Название | The Meathead Manifesto |
---|---|
Автор произведения | Brody McVittie |
Жанр | Контркультура |
Серия | |
Издательство | Контркультура |
Год выпуска | 0 |
isbn | 9781461166214 |
The Final Word
Circuit training is better suited for toning than losing a ton of weight; for improving endurance and stamina rather than building raw power and strength.
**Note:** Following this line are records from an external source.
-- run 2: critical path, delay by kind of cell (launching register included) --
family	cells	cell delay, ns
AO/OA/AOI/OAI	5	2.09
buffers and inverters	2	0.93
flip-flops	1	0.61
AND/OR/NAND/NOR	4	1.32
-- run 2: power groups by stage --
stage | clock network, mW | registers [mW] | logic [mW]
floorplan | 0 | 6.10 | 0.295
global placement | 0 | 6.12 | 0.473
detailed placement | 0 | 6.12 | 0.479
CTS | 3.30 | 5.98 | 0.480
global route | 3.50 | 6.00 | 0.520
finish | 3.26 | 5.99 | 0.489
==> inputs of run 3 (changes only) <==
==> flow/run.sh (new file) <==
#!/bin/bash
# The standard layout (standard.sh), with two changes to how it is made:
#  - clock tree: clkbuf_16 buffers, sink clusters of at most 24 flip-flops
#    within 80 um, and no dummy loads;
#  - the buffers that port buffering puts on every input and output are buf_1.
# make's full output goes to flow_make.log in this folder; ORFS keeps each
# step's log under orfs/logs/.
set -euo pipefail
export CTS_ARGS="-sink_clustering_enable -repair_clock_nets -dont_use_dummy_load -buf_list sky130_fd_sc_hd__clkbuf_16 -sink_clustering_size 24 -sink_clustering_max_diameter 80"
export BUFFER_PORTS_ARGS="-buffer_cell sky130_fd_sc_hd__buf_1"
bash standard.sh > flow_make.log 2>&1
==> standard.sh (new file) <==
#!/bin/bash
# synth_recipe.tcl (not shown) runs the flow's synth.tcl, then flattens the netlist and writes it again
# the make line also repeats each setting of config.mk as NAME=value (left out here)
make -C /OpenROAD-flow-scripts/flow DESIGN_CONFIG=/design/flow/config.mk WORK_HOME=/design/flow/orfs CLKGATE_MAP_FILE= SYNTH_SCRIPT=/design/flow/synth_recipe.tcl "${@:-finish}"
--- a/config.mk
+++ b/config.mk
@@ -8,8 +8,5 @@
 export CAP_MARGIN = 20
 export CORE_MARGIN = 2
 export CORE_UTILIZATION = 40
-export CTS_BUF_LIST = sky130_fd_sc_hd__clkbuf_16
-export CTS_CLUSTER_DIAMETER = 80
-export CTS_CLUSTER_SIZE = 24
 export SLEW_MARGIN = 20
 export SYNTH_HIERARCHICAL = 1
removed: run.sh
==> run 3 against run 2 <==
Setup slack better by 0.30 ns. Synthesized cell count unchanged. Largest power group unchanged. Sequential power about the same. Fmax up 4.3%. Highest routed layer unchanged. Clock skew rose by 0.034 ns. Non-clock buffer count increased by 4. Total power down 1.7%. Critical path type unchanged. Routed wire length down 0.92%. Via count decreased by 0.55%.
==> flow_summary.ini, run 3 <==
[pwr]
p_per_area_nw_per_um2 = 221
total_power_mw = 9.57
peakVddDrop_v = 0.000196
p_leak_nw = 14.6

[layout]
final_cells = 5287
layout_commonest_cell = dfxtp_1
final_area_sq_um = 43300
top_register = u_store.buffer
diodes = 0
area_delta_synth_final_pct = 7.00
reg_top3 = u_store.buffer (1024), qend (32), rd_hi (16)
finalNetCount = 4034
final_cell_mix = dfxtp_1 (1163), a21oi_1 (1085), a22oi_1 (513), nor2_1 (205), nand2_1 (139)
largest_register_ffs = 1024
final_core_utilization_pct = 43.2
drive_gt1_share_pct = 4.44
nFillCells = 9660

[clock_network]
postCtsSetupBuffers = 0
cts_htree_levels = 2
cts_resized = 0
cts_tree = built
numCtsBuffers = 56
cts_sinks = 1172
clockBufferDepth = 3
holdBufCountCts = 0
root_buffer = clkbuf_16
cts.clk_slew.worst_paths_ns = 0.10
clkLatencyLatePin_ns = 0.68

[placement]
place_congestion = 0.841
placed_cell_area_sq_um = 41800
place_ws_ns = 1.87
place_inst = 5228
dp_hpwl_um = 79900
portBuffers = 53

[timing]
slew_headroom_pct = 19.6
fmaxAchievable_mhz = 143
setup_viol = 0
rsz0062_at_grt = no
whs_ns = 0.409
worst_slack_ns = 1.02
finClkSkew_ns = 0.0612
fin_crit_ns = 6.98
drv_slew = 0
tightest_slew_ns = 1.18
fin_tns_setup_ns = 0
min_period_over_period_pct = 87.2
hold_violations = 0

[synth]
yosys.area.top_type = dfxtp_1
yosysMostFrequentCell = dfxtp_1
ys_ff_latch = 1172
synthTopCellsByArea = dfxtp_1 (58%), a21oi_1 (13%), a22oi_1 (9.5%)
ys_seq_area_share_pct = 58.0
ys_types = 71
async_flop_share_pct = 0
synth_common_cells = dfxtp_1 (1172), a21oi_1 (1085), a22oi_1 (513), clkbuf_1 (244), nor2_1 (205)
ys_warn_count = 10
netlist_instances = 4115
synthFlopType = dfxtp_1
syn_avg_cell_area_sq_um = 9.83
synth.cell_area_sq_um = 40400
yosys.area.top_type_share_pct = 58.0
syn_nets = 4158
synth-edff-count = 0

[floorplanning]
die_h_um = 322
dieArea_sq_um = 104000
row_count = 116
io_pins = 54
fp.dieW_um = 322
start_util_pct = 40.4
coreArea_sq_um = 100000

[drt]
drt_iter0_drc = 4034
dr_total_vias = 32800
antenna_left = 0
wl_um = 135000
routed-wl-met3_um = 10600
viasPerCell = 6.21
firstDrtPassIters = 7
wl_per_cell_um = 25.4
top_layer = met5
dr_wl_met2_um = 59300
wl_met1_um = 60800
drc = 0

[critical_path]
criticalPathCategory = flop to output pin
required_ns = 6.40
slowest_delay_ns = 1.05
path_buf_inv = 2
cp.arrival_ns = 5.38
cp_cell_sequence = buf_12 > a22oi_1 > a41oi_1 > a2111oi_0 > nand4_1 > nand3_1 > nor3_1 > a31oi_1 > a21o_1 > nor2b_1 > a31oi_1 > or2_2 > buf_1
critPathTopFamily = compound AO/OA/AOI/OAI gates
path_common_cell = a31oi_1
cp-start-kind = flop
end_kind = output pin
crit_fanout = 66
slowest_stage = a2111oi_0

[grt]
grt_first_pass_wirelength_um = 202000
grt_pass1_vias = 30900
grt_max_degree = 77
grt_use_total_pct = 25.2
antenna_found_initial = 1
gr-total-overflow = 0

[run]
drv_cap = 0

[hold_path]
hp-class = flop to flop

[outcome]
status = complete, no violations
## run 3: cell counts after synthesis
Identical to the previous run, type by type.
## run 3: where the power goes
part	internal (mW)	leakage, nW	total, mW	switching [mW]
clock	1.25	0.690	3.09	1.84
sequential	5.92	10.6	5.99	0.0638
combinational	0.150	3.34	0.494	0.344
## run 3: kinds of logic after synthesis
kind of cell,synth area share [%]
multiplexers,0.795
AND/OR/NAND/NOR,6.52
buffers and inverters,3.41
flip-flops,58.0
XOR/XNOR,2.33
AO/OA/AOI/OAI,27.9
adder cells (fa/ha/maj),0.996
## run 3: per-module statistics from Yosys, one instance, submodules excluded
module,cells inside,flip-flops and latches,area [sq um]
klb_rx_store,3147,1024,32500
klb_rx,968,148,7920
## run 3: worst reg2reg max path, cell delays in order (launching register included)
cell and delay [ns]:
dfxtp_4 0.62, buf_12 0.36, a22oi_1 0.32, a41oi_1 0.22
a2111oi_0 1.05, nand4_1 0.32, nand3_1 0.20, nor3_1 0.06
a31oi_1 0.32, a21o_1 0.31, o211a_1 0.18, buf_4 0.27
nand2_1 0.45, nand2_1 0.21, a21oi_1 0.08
When implemented in rotation with weeks of a more sets-and-reps based training style, one will notice a substantial increase in energy reserves and, (--as a result of the activation of perhaps-previously-unengaged stabilizer muscles—) a translation to more power when reverting back to strength training.
Debunking the Myths Surrounding Personal Training (+Training a Meathead!)
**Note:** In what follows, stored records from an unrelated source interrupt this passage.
Context: an optimization exercise on an open-source flow, tuned for small area, a short achievable clock period and few clock cycles per item. The choices shown serve that exercise and are no tape-out recipe.
Function was checked by simulation only, so behaviour that the tests miss may differ from the original.
Power and IR drop assume default switching activity.

### flow/run.sh
#!/bin/bash
# synth_recipe.tcl (not shown) runs the flow's synth.tcl, then flattens the netlist and writes it again
# the make line also repeats each setting of config.mk as NAME=value (left out here)
make -C /OpenROAD-flow-scripts/flow DESIGN_CONFIG=/design/flow/config.mk WORK_HOME=/design/flow/orfs CLKGATE_MAP_FILE= SYNTH_SCRIPT=/design/flow/synth_recipe.tcl finish
### flow/config.mk
export PLATFORM = sky130hd
export DESIGN_NAME = icu_quant
export DESIGN_NICKNAME = icu_quant
export VERILOG_FILES = /design/flow/design.v
export SDC_FILE = /design/flow/constraint.sdc
export NUM_CORES = 4
export LEC_CHECK = 0
export CAP_MARGIN = 20
export CORE_MARGIN = 2
export CORE_UTILIZATION = 40
export SLEW_MARGIN = 20
### flow/constraint.sdc
create_clock -name core_clock -period 22.0 [get_ports {clk}]
set_input_delay 4.4000 -clock core_clock [delete_from_list [all_inputs] [get_ports {clk}]]
set_output_delay 4.4000 -clock core_clock [all_outputs]
set_load 0.01 [all_outputs]
From an optimization exercise on the open Yosys and OpenROAD flow, aimed at small area, a short achievable clock period and few clock cycles; shortcuts taken in it are not production practice. In this exercise RTL edits were held to simulation tests only and were not proved equivalent to the original. Power and IR drop assume default switching activity.

<file path="flow/design.v">
module lz77_encoder (
    input  wire       clk,
    input  wire       rst,           
    input  wire       wr_en,
    input  wire [5:0] wr_addr,
    input  wire [7:0] wr_data,
    input  wire       start,
    input  wire [6:0] len,           
    input  wire [6:0] window,        
    output wire       ready,
    output wire       tok_valid,
    output wire [5:0] tok_offset,
    output wire [5:0] tok_length,
    output wire       tok_has_lit,
    output wire [7:0] tok_literal,
    output wire       done
);
    reg  [511:0] ring;       
    reg  [5:0]   rot;        
    reg          p_valid;
    reg  [5:0]   p_addr;
    reg  [7:0]   p_data;
    reg          ready_r;
    reg          busy;       
    reg          align;      
    reg  [6:0]   n;          
    reg  [6:0]   w;          
    reg  [6:0]   k;          
    reg  [5:0]   run;        
    reg  [6:0]   wm;         
    reg  [63:1]  alive;      
    reg  [63:1]  eq;         
    reg          run_lt_w;   
    reg          k_lt_n;     
    reg          k_last;     
    reg          o_valid;
    reg  [5:0]   o_offset;
    reg  [5:0]   o_length;
    reg          o_has_lit;
    reg  [7:0]   o_literal;
    reg          o_done;
    wire [7:0] slot0 = ring[7:0];
    wire [7:0] slot1 = ring[15:8];
    wire acc_w   = wr_en && ready_r;
    wire direct  = acc_w && (wr_addr == rot);
    wire p_drain = p_valid && (p_addr == rot);
    wire acc_s   = start && ready_r;
    wire first_i = acc_s && (len != 7'd0) && (rot == 6'd0);   
    wire first_a = align && (rot == 6'd0);                    
    wire        proc = busy && !align;
    wire [63:1] hit  = alive & eq;
    wire        ext  = (|hit) && run_lt_w && k_lt_n;
    wire        fin  = proc && !ext && k_last;      
    wire [63:1] win;
    genvar g;
    generate
        for (g = 1; g < 64; g = g + 1) begin : g_win
            assign win[g] = (wm >= g);
        end
    endgenerate
    reg  [5:0] best;
    integer q;
    always @(*) begin
        best = 6'd0;
        for (q = 1; q < 64; q = q + 1)
            if (alive[q]) best = q[5:0];
    end
    wire [63:1] eq_nxt;
    assign eq_nxt[1] = (slot0 == slot1);
    generate
        for (g = 2; g < 64; g = g + 1) begin : g_cmp
            assign eq_nxt[g] = (ring[8*(65-g) +: 8] == slot1);
        end
    endgenerate
    wire [7:0] ring_in = direct ? wr_data : (p_drain ? p_data : slot0);
    always @(posedge clk) begin
        ring <= {ring_in, ring[511:8]};
        eq <= eq_nxt;
        if (acc_w) begin
            p_addr <= wr_addr;
            p_data <= wr_data;
        end
    end
    wire busy_nxt = busy ? !(fin || (first_a && n == 7'd1))
                         : (acc_s && len != 7'd0 && !(first_i && len == 7'd1));
    wire p_nxt    = (acc_w && !direct) || (p_valid && !p_drain);
    always @(posedge clk) begin
        if (rst) begin
            busy    <= 1'b0;
            align   <= 1'b0;
            p_valid <= 1'b0;
            ready_r <= 1'b1;
            rot     <= 6'd0;
            o_valid <= 1'b0;
            o_done  <= 1'b0;
        end else begin
            busy    <= busy_nxt;
            p_valid <= p_nxt;
            ready_r <= !busy_nxt && !p_nxt;
            if (!busy_nxt && (busy || acc_s))
                rot <= 6'd63;
            else
                rot <= rot + 6'd1;
            if (!busy) begin
                align   <= acc_s && !first_i;
                o_valid <= first_i;
                o_done  <= acc_s && (len == 7'd0 || (first_i && len == 7'd1));
            end else if (align) begin
                align   <= !first_a;
                o_valid <= first_a;
                o_done  <= first_a && n == 7'd1;
            end else begin
                o_valid <= !ext;
                o_done  <= fin;
            end
        end
    end
    wire [6:0] wsel  = busy ? w : window;
    wire [6:0] nsel  = busy ? n : len;
    always @(posedge clk) begin
        if (!busy) begin
            n <= len;
            w <= window;
        end
        if (!proc) begin
            o_offset  <= 6'd0;
            o_length  <= 6'd0;
            o_has_lit <= 1'b1;
            o_literal <= slot0;
            k         <= 7'd1;
            run       <= 6'd0;
            alive     <= {62'd0, (wsel != 7'd0)};
            wm        <= (wsel > 7'd1) ? 7'd2 : wsel;
            run_lt_w  <= (wsel != 7'd0);
            k_lt_n    <= (nsel > 7'd1);
            k_last    <= (nsel <= 7'd2);
        end else begin
            k         <= k + 7'd1;
            k_lt_n    <= (k + 7'd1 < n);
            k_last    <= (k + 7'd2 >= n);
            wm        <= (wm < w) ? wm + 7'd1 : wm;
            o_length  <= run;
            o_offset  <= (run == 6'd0) ? 6'd0 : best;
            o_has_lit <= k_lt_n;
            o_literal <= slot0;
            if (ext) begin
                alive    <= hit;
                run      <= run + 6'd1;
                run_lt_w <= ({1'b0, run} + 7'd1 < w);
            end else begin
                alive    <= win;
                run      <= 6'd0;
                run_lt_w <= (w != 7'd0);
            end
        end
    end
    assign ready       = ready_r;
    assign tok_valid   = o_valid;
    assign tok_offset  = o_offset;
    assign tok_length  = o_length;
    assign tok_has_lit = o_has_lit;
    assign tok_literal = o_literal;
    assign done        = o_done;
endmodule
</file>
Fact: Personal Training is expensive.
Fact: You’ve got misconceptions about just what-the-hell your Personal Trainer does. (Unless, of course, you’ve invested in a Personal Trainer in the past—in which case, you’re probably sitting on a beach somewhere, completely jacked, and fondly remembering the time you weren’t, and you too had misconceptions about just what-the-hell your Personal Trainer does.)
Our industry seems to be the only one whereby one assumes that having a gym membership guarantees us the results we obtained said-gym membership to achieve.
Sadly, paying a forty-dollar-per-month access fee doesn’t mean you can half-ass it three times per week and expect to lose the ten (--okay twenty--) pounds you swore to lose when you signed on the dotted line.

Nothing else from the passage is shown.